INPUT MATERIAL —
┏━━

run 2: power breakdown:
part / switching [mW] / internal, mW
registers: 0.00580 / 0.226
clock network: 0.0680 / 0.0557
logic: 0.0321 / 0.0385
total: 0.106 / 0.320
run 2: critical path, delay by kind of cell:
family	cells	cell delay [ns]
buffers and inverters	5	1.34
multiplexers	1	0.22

┗━━

Quote, without any change, each line from the one that contains "registers: 0.00580 / 0.226" through the end of the material.

registers: 0.00580 / 0.226
clock network: 0.0680 / 0.0557
logic: 0.0321 / 0.0385
total: 0.106 / 0.320
run 2: critical path, delay by kind of cell:
family	cells	cell delay [ns]
buffers and inverters	5	1.34
multiplexers	1	0.22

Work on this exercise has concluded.